Por instantes sacaba su verga para meterla en un movimiento.
Sobre el buró la fotografía de Tania (su esposa), cargando a Mateo (su hijo). Yo no conservaba fotos de mi infancia.
Centauro me acostó boca arriba y puso mis pies sobre sus hombros. Me prendía su verga de golpe en mis entrañas, sus ojos en las sombras de la noche, su aliento a tabaco, su sudor, meter mis dedos entre su barba canosa y su cabello negro, deslizar mis manos en las líneas marcadas en su rostro por sus cincuenta y dos años.
Antes de venirse se le marcaban las venas del cuello y ponía ojos de muerto. Al sentir su esperma, me venía; el primer orgasmo era el inicio de la noche.
En la pared, un cuadro del mundo en el que nuestros ancestros pensaron que vivíamos; un universo fantástico me hacía creer que nuestra percepción de la realidad era falsa.
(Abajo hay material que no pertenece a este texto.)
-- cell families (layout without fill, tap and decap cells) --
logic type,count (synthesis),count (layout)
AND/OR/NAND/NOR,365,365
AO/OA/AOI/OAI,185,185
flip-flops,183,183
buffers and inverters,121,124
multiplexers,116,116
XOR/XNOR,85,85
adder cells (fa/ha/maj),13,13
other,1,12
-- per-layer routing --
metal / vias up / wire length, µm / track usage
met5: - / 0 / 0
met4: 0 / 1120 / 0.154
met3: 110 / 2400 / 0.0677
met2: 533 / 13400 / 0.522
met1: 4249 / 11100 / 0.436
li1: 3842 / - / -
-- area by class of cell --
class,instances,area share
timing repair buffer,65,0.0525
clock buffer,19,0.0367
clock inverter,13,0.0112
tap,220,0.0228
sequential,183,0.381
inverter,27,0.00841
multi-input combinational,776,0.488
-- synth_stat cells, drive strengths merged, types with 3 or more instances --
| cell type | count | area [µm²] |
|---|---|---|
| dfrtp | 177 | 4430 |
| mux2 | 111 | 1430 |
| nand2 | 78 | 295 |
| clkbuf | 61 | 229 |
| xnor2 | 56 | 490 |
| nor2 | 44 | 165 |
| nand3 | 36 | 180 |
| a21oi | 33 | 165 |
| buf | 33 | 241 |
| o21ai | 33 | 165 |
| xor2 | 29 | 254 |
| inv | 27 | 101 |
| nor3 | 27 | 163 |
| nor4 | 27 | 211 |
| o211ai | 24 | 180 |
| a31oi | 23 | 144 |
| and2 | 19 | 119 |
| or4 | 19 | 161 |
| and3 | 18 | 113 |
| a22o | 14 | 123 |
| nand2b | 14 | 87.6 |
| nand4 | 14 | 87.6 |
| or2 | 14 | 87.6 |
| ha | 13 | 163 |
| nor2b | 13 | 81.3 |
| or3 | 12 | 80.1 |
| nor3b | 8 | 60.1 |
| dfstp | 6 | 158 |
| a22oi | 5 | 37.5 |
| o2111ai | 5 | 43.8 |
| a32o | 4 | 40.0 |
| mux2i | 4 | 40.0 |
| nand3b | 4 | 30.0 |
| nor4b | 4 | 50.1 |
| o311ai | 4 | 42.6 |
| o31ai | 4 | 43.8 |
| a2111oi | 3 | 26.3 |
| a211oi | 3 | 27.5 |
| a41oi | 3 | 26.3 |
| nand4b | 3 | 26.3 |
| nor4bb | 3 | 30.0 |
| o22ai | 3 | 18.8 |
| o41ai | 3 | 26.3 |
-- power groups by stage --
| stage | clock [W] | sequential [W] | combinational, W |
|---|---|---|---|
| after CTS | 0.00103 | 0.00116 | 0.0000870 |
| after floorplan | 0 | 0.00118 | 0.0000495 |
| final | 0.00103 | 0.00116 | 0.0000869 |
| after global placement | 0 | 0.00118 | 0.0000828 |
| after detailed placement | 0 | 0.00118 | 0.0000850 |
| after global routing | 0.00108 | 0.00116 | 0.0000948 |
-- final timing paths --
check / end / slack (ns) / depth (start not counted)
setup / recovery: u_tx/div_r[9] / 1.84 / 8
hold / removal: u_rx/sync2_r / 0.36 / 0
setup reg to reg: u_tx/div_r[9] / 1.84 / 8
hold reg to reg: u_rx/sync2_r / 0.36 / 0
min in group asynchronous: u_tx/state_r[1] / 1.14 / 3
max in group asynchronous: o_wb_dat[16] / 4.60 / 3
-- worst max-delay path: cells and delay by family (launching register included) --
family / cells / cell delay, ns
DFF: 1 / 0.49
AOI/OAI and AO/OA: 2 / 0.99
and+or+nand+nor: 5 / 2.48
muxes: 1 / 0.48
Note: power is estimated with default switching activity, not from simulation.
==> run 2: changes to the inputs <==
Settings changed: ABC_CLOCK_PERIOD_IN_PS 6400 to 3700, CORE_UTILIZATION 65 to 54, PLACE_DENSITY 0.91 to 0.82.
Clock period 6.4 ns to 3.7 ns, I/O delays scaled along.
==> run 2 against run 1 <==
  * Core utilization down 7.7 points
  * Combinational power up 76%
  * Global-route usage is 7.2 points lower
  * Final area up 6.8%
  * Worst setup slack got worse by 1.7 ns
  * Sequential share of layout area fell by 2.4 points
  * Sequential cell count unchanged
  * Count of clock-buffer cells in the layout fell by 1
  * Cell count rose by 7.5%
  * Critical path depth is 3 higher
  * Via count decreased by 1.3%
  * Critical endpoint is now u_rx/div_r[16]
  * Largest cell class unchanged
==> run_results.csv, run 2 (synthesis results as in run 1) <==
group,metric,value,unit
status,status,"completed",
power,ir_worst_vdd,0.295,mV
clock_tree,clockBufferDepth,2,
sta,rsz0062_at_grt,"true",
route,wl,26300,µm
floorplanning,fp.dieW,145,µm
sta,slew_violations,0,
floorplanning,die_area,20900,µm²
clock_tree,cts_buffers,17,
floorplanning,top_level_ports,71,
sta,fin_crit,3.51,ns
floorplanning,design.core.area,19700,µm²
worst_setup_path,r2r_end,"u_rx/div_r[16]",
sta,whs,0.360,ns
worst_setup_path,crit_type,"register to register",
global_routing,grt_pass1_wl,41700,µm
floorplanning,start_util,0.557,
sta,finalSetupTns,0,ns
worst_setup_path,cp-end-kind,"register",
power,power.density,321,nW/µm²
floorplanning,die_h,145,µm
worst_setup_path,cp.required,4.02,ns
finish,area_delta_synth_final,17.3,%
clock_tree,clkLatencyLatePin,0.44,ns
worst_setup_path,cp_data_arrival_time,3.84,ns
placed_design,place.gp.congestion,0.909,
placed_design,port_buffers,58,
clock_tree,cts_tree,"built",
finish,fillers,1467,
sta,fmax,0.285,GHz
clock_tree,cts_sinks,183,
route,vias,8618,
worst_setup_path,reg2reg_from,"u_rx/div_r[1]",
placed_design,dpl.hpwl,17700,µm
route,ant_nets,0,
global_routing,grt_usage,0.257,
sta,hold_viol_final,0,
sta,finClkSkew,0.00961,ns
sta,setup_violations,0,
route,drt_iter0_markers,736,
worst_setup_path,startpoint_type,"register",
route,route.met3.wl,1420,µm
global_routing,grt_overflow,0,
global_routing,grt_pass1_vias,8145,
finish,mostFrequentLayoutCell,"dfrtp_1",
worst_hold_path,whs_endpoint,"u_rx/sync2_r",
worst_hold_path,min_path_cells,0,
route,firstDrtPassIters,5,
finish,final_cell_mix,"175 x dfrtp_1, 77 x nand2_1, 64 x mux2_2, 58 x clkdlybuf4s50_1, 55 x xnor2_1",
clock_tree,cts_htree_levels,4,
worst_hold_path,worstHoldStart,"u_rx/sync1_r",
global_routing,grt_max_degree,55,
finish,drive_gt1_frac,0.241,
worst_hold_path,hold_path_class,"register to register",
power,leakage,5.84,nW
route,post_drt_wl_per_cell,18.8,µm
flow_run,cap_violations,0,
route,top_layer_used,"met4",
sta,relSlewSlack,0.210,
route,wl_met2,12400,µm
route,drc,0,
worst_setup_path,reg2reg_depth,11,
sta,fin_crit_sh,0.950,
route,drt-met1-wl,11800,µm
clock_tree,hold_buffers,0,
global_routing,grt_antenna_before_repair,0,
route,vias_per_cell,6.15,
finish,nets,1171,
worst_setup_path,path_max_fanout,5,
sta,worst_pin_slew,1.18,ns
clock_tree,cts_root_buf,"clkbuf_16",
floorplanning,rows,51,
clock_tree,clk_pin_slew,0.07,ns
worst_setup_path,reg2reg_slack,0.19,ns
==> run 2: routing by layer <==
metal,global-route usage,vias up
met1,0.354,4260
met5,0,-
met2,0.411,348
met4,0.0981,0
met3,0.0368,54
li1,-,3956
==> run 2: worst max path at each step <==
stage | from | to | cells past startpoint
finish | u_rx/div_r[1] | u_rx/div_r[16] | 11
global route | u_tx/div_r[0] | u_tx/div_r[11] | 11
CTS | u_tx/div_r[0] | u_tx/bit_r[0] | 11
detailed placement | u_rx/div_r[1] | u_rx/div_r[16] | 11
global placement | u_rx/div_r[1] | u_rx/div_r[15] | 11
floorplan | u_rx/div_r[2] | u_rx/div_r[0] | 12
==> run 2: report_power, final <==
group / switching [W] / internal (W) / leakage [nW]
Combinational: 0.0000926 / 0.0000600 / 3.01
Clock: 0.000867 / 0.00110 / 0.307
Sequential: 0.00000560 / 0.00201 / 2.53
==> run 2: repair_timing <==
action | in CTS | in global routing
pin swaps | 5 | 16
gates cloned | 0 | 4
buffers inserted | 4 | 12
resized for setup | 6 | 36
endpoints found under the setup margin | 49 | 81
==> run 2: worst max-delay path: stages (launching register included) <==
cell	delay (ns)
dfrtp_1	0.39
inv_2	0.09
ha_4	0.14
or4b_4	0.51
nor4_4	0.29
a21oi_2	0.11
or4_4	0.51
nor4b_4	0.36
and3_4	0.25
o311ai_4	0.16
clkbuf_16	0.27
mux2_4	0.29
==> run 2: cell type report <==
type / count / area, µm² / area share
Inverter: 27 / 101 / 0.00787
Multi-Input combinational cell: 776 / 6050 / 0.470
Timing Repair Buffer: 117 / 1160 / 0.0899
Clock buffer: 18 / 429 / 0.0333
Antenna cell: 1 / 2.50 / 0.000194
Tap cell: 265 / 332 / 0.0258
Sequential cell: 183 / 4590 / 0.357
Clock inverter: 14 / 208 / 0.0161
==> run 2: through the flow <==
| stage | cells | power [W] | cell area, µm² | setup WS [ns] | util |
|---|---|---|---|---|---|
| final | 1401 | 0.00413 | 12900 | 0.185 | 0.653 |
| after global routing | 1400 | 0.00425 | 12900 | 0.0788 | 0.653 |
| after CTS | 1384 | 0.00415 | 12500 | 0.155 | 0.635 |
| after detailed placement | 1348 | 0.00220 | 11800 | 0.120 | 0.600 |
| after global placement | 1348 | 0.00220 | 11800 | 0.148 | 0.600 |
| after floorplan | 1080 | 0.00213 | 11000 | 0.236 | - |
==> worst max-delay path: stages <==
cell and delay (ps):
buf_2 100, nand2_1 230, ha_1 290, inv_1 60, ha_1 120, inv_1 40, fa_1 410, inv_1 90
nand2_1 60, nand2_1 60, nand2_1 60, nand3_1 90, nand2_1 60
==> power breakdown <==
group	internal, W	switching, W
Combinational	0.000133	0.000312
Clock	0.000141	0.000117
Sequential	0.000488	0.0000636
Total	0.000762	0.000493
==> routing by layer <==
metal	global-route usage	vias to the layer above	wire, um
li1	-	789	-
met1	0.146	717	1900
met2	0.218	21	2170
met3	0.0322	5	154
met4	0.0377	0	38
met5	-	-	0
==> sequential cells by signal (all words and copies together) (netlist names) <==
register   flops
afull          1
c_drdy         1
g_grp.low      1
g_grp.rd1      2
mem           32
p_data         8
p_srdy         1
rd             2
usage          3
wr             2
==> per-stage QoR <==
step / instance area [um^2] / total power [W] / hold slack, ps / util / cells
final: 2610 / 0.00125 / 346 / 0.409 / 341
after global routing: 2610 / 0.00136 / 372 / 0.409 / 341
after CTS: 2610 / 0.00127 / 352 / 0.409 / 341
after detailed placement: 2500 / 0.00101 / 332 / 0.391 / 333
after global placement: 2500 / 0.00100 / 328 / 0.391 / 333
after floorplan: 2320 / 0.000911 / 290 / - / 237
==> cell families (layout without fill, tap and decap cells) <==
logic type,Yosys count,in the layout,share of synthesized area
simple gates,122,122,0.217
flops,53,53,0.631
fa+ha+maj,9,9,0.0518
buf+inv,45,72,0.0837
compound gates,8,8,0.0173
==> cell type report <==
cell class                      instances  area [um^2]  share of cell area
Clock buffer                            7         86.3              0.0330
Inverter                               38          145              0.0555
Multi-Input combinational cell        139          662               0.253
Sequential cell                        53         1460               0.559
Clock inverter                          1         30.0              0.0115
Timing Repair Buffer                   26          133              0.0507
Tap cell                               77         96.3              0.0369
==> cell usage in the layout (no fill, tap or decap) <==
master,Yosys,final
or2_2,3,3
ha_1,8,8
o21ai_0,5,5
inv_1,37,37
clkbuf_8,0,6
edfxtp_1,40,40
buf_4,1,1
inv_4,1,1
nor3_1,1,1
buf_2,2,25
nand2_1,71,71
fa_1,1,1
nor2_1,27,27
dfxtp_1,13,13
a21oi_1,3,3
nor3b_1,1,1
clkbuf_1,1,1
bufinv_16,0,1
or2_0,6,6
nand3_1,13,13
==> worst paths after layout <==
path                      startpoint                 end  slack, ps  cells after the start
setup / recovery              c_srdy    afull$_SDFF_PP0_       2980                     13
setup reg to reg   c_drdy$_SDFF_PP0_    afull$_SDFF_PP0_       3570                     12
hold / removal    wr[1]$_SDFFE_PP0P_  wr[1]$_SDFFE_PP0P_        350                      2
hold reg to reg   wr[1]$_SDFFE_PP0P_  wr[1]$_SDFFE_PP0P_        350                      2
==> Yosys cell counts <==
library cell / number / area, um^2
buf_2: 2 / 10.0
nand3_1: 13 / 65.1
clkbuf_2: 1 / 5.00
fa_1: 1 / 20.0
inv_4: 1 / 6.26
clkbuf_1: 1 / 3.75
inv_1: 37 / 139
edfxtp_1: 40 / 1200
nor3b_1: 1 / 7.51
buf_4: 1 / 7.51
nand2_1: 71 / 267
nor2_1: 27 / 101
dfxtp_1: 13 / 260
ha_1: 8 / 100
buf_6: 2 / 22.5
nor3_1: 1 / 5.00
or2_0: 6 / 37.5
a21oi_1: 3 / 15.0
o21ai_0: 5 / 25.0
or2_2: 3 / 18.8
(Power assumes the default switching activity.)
## config.mk

```make
export PLATFORM = sky130hd
export DESIGN_NAME = param_priority_arbiter
export DESIGN_NICKNAME = d
export VERILOG_FILES = /design/src/rtl/arb_pkg.sv /design/src/rtl/arb_pick.sv /design/src/rtl/param_priority_arbiter.sv
export SDC_FILE = /design/constraint.sdc
export NUM_CORES = 1
export LEC_CHECK = 0
export ABC_AREA = 1
export CAP_MARGIN = 15
export CORE_MARGIN = 8
export CORE_UTILIZATION = 50
export DETAILED_ROUTE_END_ITERATION = 10
export PLACE_DENSITY = 0.73
export SYNTH_ARGS = -nofsm -noshare
export SYNTH_HDL_FRONTEND = slang
export SYNTH_SLANG_ARGS = --single-unit
```

## constraint.sdc

```tcl
create_clock -name clk -period 5.9 [get_ports clk]
set_input_delay 0.59 -clock clk [delete_from_list [all_inputs] [get_ports clk]]
set_output_delay 0.59 -clock clk [all_outputs]
set_load 0.005 [all_outputs]
```

## src/rtl/arb_pkg.sv

```systemverilog
// rtl/arb_pkg.sv - shared mode codes, state type and index helper for the arbiter
package arb_pkg;

   localparam logic MODE_FIXED = 1'b0;
   localparam logic MODE_RR    = 1'b1;

   // Widest request vector the arbiter family supports
   localparam int MAX_REQ = 16;

   typedef enum logic {
      IDLE  = 1'b0,
      GRANT = 1'b1
   } arb_state_t;

   // OR-ing the indices of set bits gives the index of a one-hot vector;
   // an all-zero vector maps to 0, which matches the idle owner index.
   function automatic int onehot_to_idx(input logic [MAX_REQ-1:0] oh);
      int idx;
      idx = 0;
      for (int i = 0; i < MAX_REQ; i++) begin
         if (oh[i]) begin
            idx = idx | i;
         end
      end
      return idx;
   endfunction

endpackage

```

## src/rtl/arb_pick.sv

```systemverilog
// rtl/arb_pick.sv - combinational winner selection by rotate, priority-find, unrotate
module arb_pick
   import arb_pkg::*;
#(
   parameter int N   = 4,
   parameter int IDW = $clog2(N)
) (
   input  logic [N-1:0]   req,
   input  logic [N-1:0]   mask,
   input  logic [IDW-1:0] start,
   input  logic           mode,
   output logic [N-1:0]   win,
   output logic [IDW-1:0] win_id,
   output logic           any
);

   logic [N-1:0]   cand;
   logic [N-1:0]   rot;
   logic [N-1:0]   rot_oh;
   logic [IDW-1:0] src;
   int             base;

   // Rotate candidates so the search origin sits at bit 0, isolate the lowest
   // set bit, then rotate the one-hot result back into requester order.
   // Fixed-priority mode is simply a search that always starts at bit 0.
   always_comb begin
      cand   = req & ~mask;
      base   = (mode == MODE_RR) ? int'(start) : 0;
      rot    = '0;
      win    = '0;
      src    = '0;
      for (int i = 0; i < N; i++) begin
         src    = IDW'((i + base) % N);
         rot[i] = cand[src];
      end
      rot_oh = rot & (~rot + N'(1));
      for (int i = 0; i < N; i++) begin
         src      = IDW'((i + base) % N);
         win[src] = rot_oh[i];
      end
      win_id = IDW'(onehot_to_idx(MAX_REQ'(win)));
      any    = |cand;
   end

endmodule

```

## src/rtl/param_priority_arbiter.sv

```systemverilog
// rtl/param_priority_arbiter.sv - N-way arbiter with fixed/round-robin mode, owner lock and hold timeout
module param_priority_arbiter
   import arb_pkg::*;
#(
   parameter int N        = 4,
   parameter int MAX_HOLD = 8,
   parameter int IDW      = $clog2(N)
) (
   input  logic           clk,
   input  logic           rst,
   input  logic [N-1:0]   req,
   input  logic           mode,
   output logic [N-1:0]   gnt,
   output logic [IDW-1:0] gnt_id,
   output logic           gnt_valid
);

   // Counter wide enough to reach MAX_HOLD; a single bit when timeouts are off
   localparam int HCW       = (MAX_HOLD > 0) ? $clog2(MAX_HOLD + 1) : 1;
   localparam int HOLD_LAST = (MAX_HOLD > 0) ? MAX_HOLD - 1 : 0;
   localparam int HOLD_SAT  = MAX_HOLD;

   arb_state_t     state, state_nxt;
   logic [IDW-1:0] rr_ptr, rr_ptr_nxt;
   logic [HCW-1:0] hold_cnt, hold_cnt_nxt;
   logic [N-1:0]   gnt_nxt;
   logic [IDW-1:0] gnt_id_nxt;
   logic           gnt_valid_nxt;

   logic           owner_req;
   logic           others_req;
   logic           timeout;
   logic           arbitrate;
   logic [N-1:0]   pick_mask;
   logic [N-1:0]   pick_win;
   logic [IDW-1:0] pick_id;
   logic           pick_any;

   assign owner_req  = |(req & gnt);
   assign others_req = |(req & ~gnt);

   // A hold timeout only forces a handover when someone else is waiting
   assign timeout = (MAX_HOLD > 0) && (state == GRANT) && owner_req && others_req
                    && (hold_cnt == HCW'(HOLD_LAST));

   // New arbitration when idle, when the owner lets go, or on timeout
   assign arbitrate = (state == IDLE) || !owner_req || timeout;

   // On timeout the current owner is excluded from this round only
   assign pick_mask = timeout ? gnt : '0;

   arb_pick #(
      .N   (N),
      .IDW (IDW)
   ) u_pick (
      .req    (req),
      .mask   (pick_mask),
      .start  (rr_ptr),
      .mode   (mode),
      .win    (pick_win),
      .win_id (pick_id),
      .any    (pick_any)
   );

   // Next-state and next-output decode; mode only matters on arbitration edges
   always_comb begin
      state_nxt     = state;
      rr_ptr_nxt    = rr_ptr;
      hold_cnt_nxt  = hold_cnt;
      gnt_nxt       = gnt;
      gnt_id_nxt    = gnt_id;
      gnt_valid_nxt = gnt_valid;
      if (arbitrate) begin
         hold_cnt_nxt = '0;
         if (pick_any) begin
            state_nxt     = GRANT;
            gnt_nxt       = pick_win;
            gnt_id_nxt    = pick_id;
            gnt_valid_nxt = 1'b1;
            // Pointer advances in both modes so a later switch to RR is predictable
            rr_ptr_nxt    = IDW'((int'(pick_id) + 1) % N);
         end else begin
            state_nxt     = IDLE;
            gnt_nxt       = '0;
            gnt_id_nxt    = '0;
            gnt_valid_nxt = 1'b0;
         end
      end else if (hold_cnt != HCW'(HOLD_SAT)) begin
         hold_cnt_nxt = hold_cnt + HCW'(1);
      end
   end

   // State, pointer, hold counter and output registers
   always_ff @(posedge clk or posedge rst) begin
      if (rst) begin
         state     <= IDLE;
         rr_ptr    <= '0;
         hold_cnt  <= '0;
         gnt       <= '0;
         gnt_id    <= '0;
         gnt_valid <= 1'b0;
      end else begin
         state     <= state_nxt;
         rr_ptr    <= rr_ptr_nxt;
         hold_cnt  <= hold_cnt_nxt;
         gnt       <= gnt_nxt;
         gnt_id    <= gnt_id_nxt;
         gnt_valid <= gnt_valid_nxt;
      end
   end

endmodule
```

==> flow_summary.toml <==
[synth]
synth-edff-count = 0
synth_top_area_share_pct = 28.2
synth_commonest_cells = "66 x nand2_1, 25 x nand3_1, 19 x inv_1, 13 x dfrtp_1, 9 x ha_1"
yosysWarnings = 0
synthCells = 179
ys_ff_latch = 13
async_reset_ff_share_pct = 100
yosysMostFrequentCell = "nand2_1"
avgSynthCellArea_um2 = 6.44
syn-cell-area_um2 = 1150
syn_nets = 195
synth_flop_cell = "dfrtp_1"
yosys.area.top_type = "dfrtp_1"
synth_seq_area_share_pct = 28.2
synthTopCellsByArea = "dfrtp_1 28%, nand2_1 21%, nand3_1 11%"
yosysUniqueCellTypes = 22

[power_and_ir_drop]
peakVddDrop_mv = 0.298
power_mw = 0.528
pwr_density_cell_nw_per_um2 = 394
leakage_nw = 0.724

[critical_path]
worstSetupStartpointType = "input port"
critPathArrivalTime_ns = 2.76
r2r_start = "rr_ptr[0]"
r2r_slack_ns = 3.66
rr_endpoint = "rr_ptr[0]"
criticalPathCategory = "input port to flop"
r2r.worst_path.cells = 13
end_kind = "flop"
critPathRequiredTime_ns = 6.06
path_max_fanout = 8

[detailed_routing]
drtPass1Iterations = 4
num_vias = 1136
drc = 0
wl_per_cell_um = 11.2
drt_iter0_markers = 52
wirelength_mm = 2.50
antenna_left = 0
vias_per_cell = 5.09

[die]
rows = 17
pin_count = 14
core_um2 = 2190
dieArea_um2 = 4100
start_util_pct = 52.7
fp.dieH_um = 64.0
fp.dieW_um = 64.0

[hold_path]
holdPathEnd = "rr_ptr[1]"
hp-start = "rr_ptr[1]"
hp-class = "flop to flop"
holdPathStages = 2

[layout]
diodes = 0
drive_gt1_share_pct = 10.8
fin_util_pct = 61.2
fin_nets = 212
design_area_um2 = 1340
syn2layout_area_growth_pct = 16.2

[global_routing]
grt_pass1_vias = 1044
overflow = 0
grt_pass1_wl_mm = 4.53
track_usage_pct = 13.1
grt_max_degree = 14
antenna_found_initial = 0

[clocking]
cts_made_buffers = 3
cts-resized-gates = 0
cts_hold_buffers = 0
max-clock-path-buffers = 2
cts_tree = "yes"
postCtsSetupRepairBufs = 0
clk_latency_ns = 0.27
cts_root_buf = "clkbuf_4"
path_clk_slew_ns = 0.07
clock_sinks = 13
htree_levels = 1

[sta]
max_freq_mhz = 385
tns_ns = 0
finalHoldViolCount = 0
fin_skew_ns = 0.000493
period_minus_slack_ns = 2.60
setup_viol = 0
rsz0062_at_grt = "false"
slew_violations = 0
relSlewSlack_pct = 68.3
worst-slew-pin-transition_ns = 0.474
fin_crit_sh_pct = 44.1
hold_slack_ns = 0.505

[job]
cap_violations = 0

[place]
port_buffers = 13
dpl_cell_area_um2 = 1310
routabilityCongestion = 0.860
hpwl_mm = 2.04

[outcome]
status = "complete, no violations"
--- config.mk ---
export PLATFORM = sky130hd
export DESIGN_NAME = rotor_return_unit
export DESIGN_NICKNAME = d
export VERILOG_FILES = /design/src/rtl/rotor_return_unit.sv
export SDC_FILE = /design/constraint.sdc
export NUM_CORES = 1
export LEC_CHECK = 0
export ABC_CLOCK_PERIOD_IN_PS = 7250
export CAP_MARGIN = 20
export CORE_MARGIN = 5
export CORE_UTILIZATION = 25
export CTS_BUF_LIST = sky130_fd_sc_hd__clkbuf_2
export DETAILED_ROUTE_END_ITERATION = 8
export GPL_ROUTABILITY_DRIVEN = 1
export GPL_TIMING_DRIVEN = 0
export PLACE_DENSITY_LB_ADDON = 0.25
export SYNTH_ARGS = -nofsm -noshare
export SYNTH_HDL_FRONTEND = slang
export SYNTH_SLANG_ARGS = --single-unit
--- constraint.sdc ---
create_clock -name clk -period 7.25 [get_ports clk]
set_clock_uncertainty 0.2 [all_clocks]
set_input_delay 0.725 -clock clk [delete_from_list [all_inputs] [get_ports clk]]
set_output_delay 0.725 -clock clk [all_outputs]
set_load 0.03 [all_outputs]
**config.mk**
```make
export PLATFORM = sky130hd
export DESIGN_NAME = oam_dma_ctrl
export DESIGN_NICKNAME = d
export VERILOG_FILES = /design/src/rtl/ppu_pkg.sv /design/src/rtl/oam_dma_ctrl.sv
export SDC_FILE = /design/constraint.sdc
export NUM_CORES = 1
export LEC_CHECK = 0
export ABC_AREA = 1
export CORE_MARGIN = 2
export CORE_UTILIZATION = 39
export DETAILED_ROUTE_END_ITERATION = 10
export PLACE_DENSITY = 0.87
export SYNTH_ARGS = -nofsm -noshare
export SYNTH_HDL_FRONTEND = slang
export SYNTH_SLANG_ARGS = --single-unit
```
**constraint.sdc**
```tcl
create_clock -name clk -period 1.8 [get_ports clk]
set_clock_uncertainty 0.05 [all_clocks]
set_input_delay 0.45 -clock clk [delete_from_list [all_inputs] [get_ports clk]]
set_output_delay 0.45 -clock clk [all_outputs]
set_load 0.05 [all_outputs]
```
Centauro vivía en un departamento sobre el andador Motolinía. Los viernes, después de impartir clases en la preparatoria seis, comía en la fonda “La Perla del Sur” ubicada a unas cuadras de su hogar. Ahí esperaba su mensaje “Casita”, eso quería decir que Tania ya se había largado con Mateo a Cuernavaca; todos los fines de semana iban de visita con sus familiares. Entonces, yo llegaba a su departamento, cerrábamos la puerta y no la abríamos hasta el domingo.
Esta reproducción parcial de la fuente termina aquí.